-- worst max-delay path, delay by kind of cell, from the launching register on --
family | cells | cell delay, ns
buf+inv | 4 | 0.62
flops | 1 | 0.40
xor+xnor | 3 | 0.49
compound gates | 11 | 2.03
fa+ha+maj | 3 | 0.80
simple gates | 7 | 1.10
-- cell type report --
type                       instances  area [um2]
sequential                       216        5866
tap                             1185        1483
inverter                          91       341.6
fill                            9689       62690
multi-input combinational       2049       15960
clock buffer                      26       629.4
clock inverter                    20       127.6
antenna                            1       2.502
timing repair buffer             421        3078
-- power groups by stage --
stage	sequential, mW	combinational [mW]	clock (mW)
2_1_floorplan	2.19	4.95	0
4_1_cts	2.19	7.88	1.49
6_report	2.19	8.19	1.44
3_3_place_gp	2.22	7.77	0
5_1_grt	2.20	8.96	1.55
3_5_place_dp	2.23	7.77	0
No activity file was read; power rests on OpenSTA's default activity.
<file path="src/afhc_pkg.sv">
// Shared types, constants and helpers for the audio frame header checker.
// No dependencies; the design modules and the bench import this package.
package afhc_pkg;

  // Configuration port
  localparam int CFG_INDEX_W = 3;
  localparam int CFG_DATA_W  = 16;

  localparam logic [CFG_INDEX_W-1:0] CFG_EXPECTED_VERSION  = 3'd0;
  localparam logic [CFG_INDEX_W-1:0] CFG_MAX_PAYLOAD_BYTES = 3'd1;
  localparam logic [CFG_INDEX_W-1:0] CFG_CODE_TALK_ACQUIRE = 3'd2;
  localparam logic [CFG_INDEX_W-1:0] CFG_CODE_TALK_AUDIO   = 3'd3;
  localparam logic [CFG_INDEX_W-1:0] CFG_CODE_TALK_RELEASE = 3'd4;
  localparam logic [CFG_INDEX_W-1:0] CFG_CODE_MIC_AUDIO    = 3'd5;
  localparam logic [CFG_INDEX_W-1:0] CFG_CODE_STATE_REPORT = 3'd6;
  localparam logic [CFG_INDEX_W-1:0] CFG_CODE_ERROR_REPORT = 3'd7;

  localparam logic [7:0]  RST_EXPECTED_VERSION  = 8'd1;
  localparam logic [15:0] RST_MAX_PAYLOAD_BYTES = 16'd1024;
  localparam logic [7:0]  RST_CODE_TALK_ACQUIRE = 8'd1;
  localparam logic [7:0]  RST_CODE_TALK_AUDIO   = 8'd2;
  localparam logic [7:0]  RST_CODE_TALK_RELEASE = 8'd3;
  localparam logic [7:0]  RST_CODE_MIC_AUDIO    = 8'd4;
  localparam logic [7:0]  RST_CODE_STATE_REPORT = 8'd5;
  localparam logic [7:0]  RST_CODE_ERROR_REPORT = 8'd6;

  // Verdict status codes
  localparam logic [1:0] STATUS_OK        = 2'd0;
  localparam logic [1:0] STATUS_SHORT     = 2'd1;
  localparam logic [1:0] STATUS_PROTOCOL  = 2'd2;
  localparam logic [1:0] STATUS_SIZE      = 2'd3;

  // Byte counter and header layout
  localparam int COUNT_W = 17;
  localparam logic [COUNT_W-1:0] COUNT_TOP  = {COUNT_W{1'b1}};
  localparam logic [COUNT_W-1:0] HEADER_LEN = 17'd16;
  localparam logic [7:0]         HEADER_SIZE_BYTE = 8'd16;

  localparam logic [3:0] OFS_VERSION   = 4'd4;
  localparam logic [3:0] OFS_TYPE      = 4'd5;
  localparam logic [3:0] OFS_FLAGS     = 4'd6;
  localparam logic [3:0] OFS_HDR_SIZE  = 4'd7;
  localparam logic [3:0] OFS_SEQ_END   = 4'd12;
  localparam logic [3:0] OFS_LEN_END   = 4'd14;

  localparam int QUEUE_DEPTH_DEFAULT = 2;

  typedef struct packed {
    logic [7:0] in_byte;
    logic       last_byte;
  } byte_word_t;

  typedef struct packed {
    logic [1:0]  status;
    logic [7:0]  frame_type;
    logic [7:0]  frame_flags;
    logic [31:0] sequence_number;
    logic [15:0] payload_bytes;
  } verdict_t;

  typedef struct packed {
    logic [7:0]  expected_version;
    logic [15:0] max_payload_bytes;
    logic [7:0]  code_talk_acquire;
    logic [7:0]  code_talk_audio;
    logic [7:0]  code_talk_release;
    logic [7:0]  code_mic_audio;
    logic [7:0]  code_state_report;
    logic [7:0]  code_error_report;
  } cfg_t;

  // Per-frame record handed from the front to the back
  typedef struct packed {
    logic        short_frame;
    logic        fixed_bad;
    logic        len_match;
    logic [7:0]  type_byte;
    logic [7:0]  flags_byte;
    logic [31:0] seq;
    logic [15:0] len;
  } summary_t;

  function automatic logic [7:0] magic_byte(input logic [1:0] idx);
    logic [7:0] b;
    case (idx)
      2'd0:    b = 8'h4A;
      2'd1:    b = 8'h41;
      2'd2:    b = 8'h55;
      default: b = 8'h44;
    endcase
    return b;
  endfunction

endpackage

</file>
<file path="src/afhc_front.sv">
// Front end: counts frame bytes, checks fixed header fields, captures the rest.
// Depends on afhc_pkg.
module afhc_front import afhc_pkg::*; (
  input  logic       clk,
  input  logic       rst,
  input  logic       take,
  input  byte_word_t word,
  input  logic [7:0] expected_version,
  output logic       push,
  output summary_t   summary
);

  logic [COUNT_W-1:0] byte_count, byte_count_next;
  logic               fixed_bad, fixed_bad_next;
  logic [7:0]         type_byte, type_byte_next;
  logic [7:0]         flags_byte, flags_byte_next;
  logic [31:0]        seq_shift, seq_shift_next;
  logic [15:0]        len_shift, len_shift_next;
  logic               reserved_nz, reserved_nz_next;
  logic [3:0]         pos;

  assign pos = byte_count[3:0];

  always_comb begin
    byte_count_next  = byte_count;
    fixed_bad_next   = fixed_bad;
    type_byte_next   = type_byte;
    flags_byte_next  = flags_byte;
    seq_shift_next   = seq_shift;
    len_shift_next   = len_shift;
    reserved_nz_next = reserved_nz;
    if (byte_count < HEADER_LEN) begin
      if (pos < OFS_VERSION) begin
        if (word.in_byte != magic_byte(pos[1:0])) fixed_bad_next = 1'b1;
      end else if (pos == OFS_VERSION) begin
        if (word.in_byte != expected_version) fixed_bad_next = 1'b1;
      end else if (pos == OFS_TYPE) begin
        type_byte_next = word.in_byte;
      end else if (pos == OFS_FLAGS) begin
        flags_byte_next = word.in_byte;
      end else if (pos == OFS_HDR_SIZE) begin
        if (word.in_byte != HEADER_SIZE_BYTE) fixed_bad_next = 1'b1;
      end else if (pos < OFS_SEQ_END) begin
        seq_shift_next = {seq_shift[23:0], word.in_byte};
      end else if (pos < OFS_LEN_END) begin
        len_shift_next = {len_shift[7:0], word.in_byte};
      end else begin
        if (word.in_byte != 8'd0) reserved_nz_next = 1'b1;
      end
    end
    // saturate at the top so an overlong frame never matches a valid total
    if (byte_count != COUNT_TOP) byte_count_next = byte_count + 1'b1;
  end

  assign push = take && word.last_byte;

  always_comb begin
    summary.short_frame = byte_count_next < HEADER_LEN;
    summary.fixed_bad   = fixed_bad_next || reserved_nz_next;
    summary.len_match   = byte_count_next == (COUNT_W'(len_shift_next) + HEADER_LEN);
    summary.type_byte   = type_byte_next;
    summary.flags_byte  = flags_byte_next;
    summary.seq         = seq_shift_next;
    summary.len         = len_shift_next;
  end

  always_ff @(posedge clk) begin
    if (rst || push) begin
      byte_count  <= '0;
      fixed_bad   <= 1'b0;
      type_byte   <= '0;
      flags_byte  <= '0;
      seq_shift   <= '0;
      len_shift   <= '0;
      reserved_nz <= 1'b0;
    end else if (take) begin
      byte_count  <= byte_count_next;
      fixed_bad   <= fixed_bad_next;
      type_byte   <= type_byte_next;
      flags_byte  <= flags_byte_next;
      seq_shift   <= seq_shift_next;
      len_shift   <= len_shift_next;
      reserved_nz <= reserved_nz_next;
    end
  end

endmodule

</file>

######

Report the number of lines in the listing above that include the word "stage", and nothing else.

* Reply
2